Przez dziesięciolecia Wielka Brytania bazowała na wielkich złożach pod dnem Morza Północnego. W 2004 r. wydobycie wynosiło 94,6 mld m sześc., co pozwalało pokryć całe krajowe zapotrzebowanie. W 2014 r. wyniosło 36,6 mld m sześc. przy popycie krajowym 66,7 mld m sześc.
Gazprom od dawna próbował podbić rynek na Wyspach, ale napotykał opór. W 2006 r. próbował kupić brytyjski koncern energetyczny Centrica, ale bez powodzenia. Rządowy departament handlu i przemysłu ogłosił, że zainteresowanie Rosjan musi być „mocno zbadane”. Sprawa trafiła do parlamentu, który przyjął specjalną ustawę zakazującą sprzedaży Centricii.
Gazprom wyciągnął z tego wnioski. Nie minęła dekada, a Wielka Brytania jest trzecim co do wielkości odbiorcą rosyjskiego gazu w UE po Niemczech i Włoszech. W 2015 r. Rosjanie sprzedali na Wyspy 11,1 mld m sześc. tego paliwa.

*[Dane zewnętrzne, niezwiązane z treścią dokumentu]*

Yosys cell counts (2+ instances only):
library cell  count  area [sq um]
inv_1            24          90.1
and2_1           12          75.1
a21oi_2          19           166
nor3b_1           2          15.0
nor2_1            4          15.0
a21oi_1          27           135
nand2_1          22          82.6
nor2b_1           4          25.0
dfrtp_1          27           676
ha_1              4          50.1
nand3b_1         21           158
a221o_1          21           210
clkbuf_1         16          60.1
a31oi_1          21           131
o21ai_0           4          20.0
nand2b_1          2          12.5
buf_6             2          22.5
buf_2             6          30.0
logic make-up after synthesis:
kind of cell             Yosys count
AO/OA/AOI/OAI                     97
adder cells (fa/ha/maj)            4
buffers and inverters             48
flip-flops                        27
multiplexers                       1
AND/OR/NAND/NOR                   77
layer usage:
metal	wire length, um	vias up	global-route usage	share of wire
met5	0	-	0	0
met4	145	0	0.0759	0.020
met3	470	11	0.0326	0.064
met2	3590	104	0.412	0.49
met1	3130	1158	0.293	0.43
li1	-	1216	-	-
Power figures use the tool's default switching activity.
## src/rtl/coherence_bus_arb_pkg.sv

```systemverilog
// Shared types and default sizing for the coherence bus arbiter.
package coherence_bus_arb_pkg;

    localparam int DEF_CPUS             = 4;
    localparam int DEF_BLOCK_SIZE_WORDS = 2;
    localparam int DEF_TIMEOUT          = 20;

    typedef enum logic [2:0] {
        IDLE  = 3'd0,
        GRANT = 3'd1,
        XFER  = 3'd2,
        DONE  = 3'd3,
        ERR   = 3'd4
    } arb_state_t;

    // Width of an index into n items; a single item still needs one bit.
    function automatic int idx_width(input int n);
        return (n > 1) ? $clog2(n) : 1;
    endfunction

endpackage

```

## src/rtl/rr_priority_picker.sv

```systemverilog
// Combinational round-robin picker: first set request at or after ptr,
// searching upward with wrap. Built as rotate, find-first, un-rotate so the
// same block can serve the snoop-response path.
module rr_priority_picker
    import coherence_bus_arb_pkg::*;
#(
    parameter int CPUS = DEF_CPUS,
    parameter int IDW  = idx_width(CPUS)
) (
    input  logic [CPUS-1:0] req,
    input  logic [IDW-1:0]  ptr,
    output logic            found,
    output logic [IDW-1:0]  idx
);

    logic [CPUS-1:0] rot;
    logic [IDW-1:0]  first;

    // (a + b) mod CPUS for operands already below CPUS.
    function automatic logic [IDW-1:0] add_mod(input logic [IDW-1:0] a,
                                               input logic [IDW-1:0] b);
        logic [IDW:0] sum;
        sum = {1'b0, a} + {1'b0, b};
        if (sum >= (IDW+1)'(CPUS)) begin
            sum = sum - (IDW+1)'(CPUS);
        end
        return sum[IDW-1:0];
    endfunction

    // Rotate so that the request at ptr lands in bit 0.
    genvar gi;
    generate
        for (gi = 0; gi < CPUS; gi++) begin : g_rot
            assign rot[gi] = req[add_mod(IDW'(gi), ptr)];
        end
    endgenerate

    // Lowest set bit of the rotated vector, then map back to a cache index.
    always_comb begin
        found = 1'b0;
        first = '0;
        for (int i = CPUS - 1; i >= 0; i--) begin
            if (rot[i]) begin
                found = 1'b1;
                first = IDW'(i);
            end
        end
        idx = add_mod(first, ptr);
    end

endmodule

```

## src/rtl/coherence_bus_arbiter.sv

```systemverilog
// Round-robin owner selection and block-transfer sequencing for the shared
// coherence bus. One owner at a time; the bus is released on the last L2
// word acknowledgement or when the inter-beat watchdog expires.
module coherence_bus_arbiter
    import coherence_bus_arb_pkg::*;
#(
    parameter int   CPUS             = DEF_CPUS,
    parameter int   BLOCK_SIZE_WORDS = DEF_BLOCK_SIZE_WORDS,
    parameter int   TIMEOUT          = DEF_TIMEOUT,
    localparam int  IDW              = idx_width(CPUS),
    localparam int  WW               = idx_width(BLOCK_SIZE_WORDS)
) (
    input  logic            CLK,
    input  logic            nRST,
    input  logic [CPUS-1:0] req,
    output logic [CPUS-1:0] grant,
    output logic [IDW-1:0]  owner,
    output logic            bus_start,
    input  logic            l2_ack,
    output logic [WW-1:0]   word_idx,
    output logic            xfer_done,
    output logic            timeout_err
);

    localparam int             WDW       = idx_width(TIMEOUT);
    localparam logic [WW-1:0]  LAST_WORD = WW'(BLOCK_SIZE_WORDS - 1);
    localparam logic [WDW-1:0] WDOG_LAST = WDW'(TIMEOUT - 1);
    localparam logic [IDW-1:0] LAST_CPU  = IDW'(CPUS - 1);

    arb_state_t      state_reg, state_next;
    logic [IDW-1:0]  owner_reg, owner_next;
    logic [IDW-1:0]  rr_ptr_reg, rr_ptr_next;
    logic [CPUS-1:0] grant_reg, grant_next;
    logic [WW-1:0]   word_cnt_reg, word_cnt_next;
    logic [WDW-1:0]  wdog_reg, wdog_next;
    logic            pick_found;
    logic [IDW-1:0]  pick_idx;

    rr_priority_picker #(
        .CPUS (CPUS),
        .IDW  (IDW)
    ) u_picker (
        .req   (req),
        .ptr   (rr_ptr_reg),
        .found (pick_found),
        .idx   (pick_idx)
    );

    // State and datapath registers; reset clears everything at once.
    always_ff @(posedge CLK or negedge nRST) begin
        if (!nRST) begin
            state_reg    <= IDLE;
            owner_reg    <= '0;
            rr_ptr_reg   <= '0;
            grant_reg    <= '0;
            word_cnt_reg <= '0;
            wdog_reg     <= '0;
        end else begin
            state_reg    <= state_next;
            owner_reg    <= owner_next;
            rr_ptr_reg   <= rr_ptr_next;
            grant_reg    <= grant_next;
            word_cnt_reg <= word_cnt_next;
            wdog_reg     <= wdog_next;
        end
    end

    // Next-state logic: arbitrate in IDLE, count beats and watchdog in XFER.
    always_comb begin
        state_next    = state_reg;
        owner_next    = owner_reg;
        rr_ptr_next   = rr_ptr_reg;
        grant_next    = grant_reg;
        word_cnt_next = word_cnt_reg;
        wdog_next     = wdog_reg;

        case (state_reg)
            IDLE: begin
                if (pick_found) begin
                    owner_next           = pick_idx;
                    grant_next           = '0;
                    grant_next[pick_idx] = 1'b1;
                    state_next           = GRANT;
                end
            end
            GRANT: begin
                word_cnt_next = '0;
                wdog_next     = '0;
                state_next    = XFER;
            end
            XFER: begin
                // An ack in the expiry cycle is a normal beat, so it is tested first.
                if (l2_ack) begin
                    wdog_next = '0;
                    if (word_cnt_reg == LAST_WORD) begin
                        word_cnt_next = '0;
                        state_next    = DONE;
                    end else begin
                        word_cnt_next = word_cnt_reg + WW'(1);
                    end
                end else if (wdog_reg == WDOG_LAST) begin
                    wdog_next     = '0;
                    word_cnt_next = '0;
                    state_next    = ERR;
                end else begin
                    wdog_next = wdog_reg + WDW'(1);
                end
            end
            DONE, ERR: begin
                // Start the next search just past the finishing owner.
                rr_ptr_next = (owner_reg == LAST_CPU) ? '0 : owner_reg + IDW'(1);
                grant_next  = '0;
                state_next  = IDLE;
            end
            default: begin
                grant_next = '0;
                state_next = IDLE;
            end
        endcase
    end

    assign grant       = grant_reg;
    assign owner       = owner_reg;
    assign word_idx    = word_cnt_reg;
    assign bus_start   = (state_reg == GRANT);
    assign xfer_done   = (state_reg == DONE);
    assign timeout_err = (state_reg == ERR);

endmodule

```
### config.mk
export PLATFORM = sky130hd
export DESIGN_NAME = weight_load_ctrl_flat
export DESIGN_NICKNAME = d
export VERILOG_FILES = /design/src/rtl/conv_accel_pkg.sv /design/src/rtl/weight_load_ctrl_if.sv /design/src/rtl/load_counter.sv /design/src/rtl/weight_load_ctrl.sv /design/src/flat_wrapper.sv
export SDC_FILE = /design/constraint.sdc
export NUM_CORES = 1
export LEC_CHECK = 0
export ABC_AREA = 1
export ABC_CLOCK_PERIOD_IN_PS = 1750
export CAP_MARGIN = 20
export CORE_MARGIN = 2
export CORE_UTILIZATION = 44
export CTS_CLUSTER_DIAMETER = 100
export DETAILED_ROUTE_END_ITERATION = 8
export GPL_TIMING_DRIVEN = 0
export PLACE_DENSITY_LB_ADDON = 0.1
export SLEW_MARGIN = 25
export SYNTH_ARGS = -nofsm -noshare
export SYNTH_HDL_FRONTEND = slang
export SYNTH_SLANG_ARGS = --single-unit
### constraint.sdc
create_clock -name clk -period 1.75 [get_ports clk]
set_input_delay 0.175 -clock clk [delete_from_list [all_inputs] [get_ports clk]]
set_output_delay 0.175 -clock clk [all_outputs]
set_load 0.1 [all_outputs]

Jeszcze szybciej rosną brytyjskie zakupy w tym roku. W styczniu i lutym Gazprom sprzedał do Europy (Unii) 29,3 mln m sześc. gazu, z czego do 3,5 mld m sześc. do Wielkiej Brytanii. W ciągu dwóch tygodni lutego zakupy brytyjskie zwiększyły się aż o… 250 proc.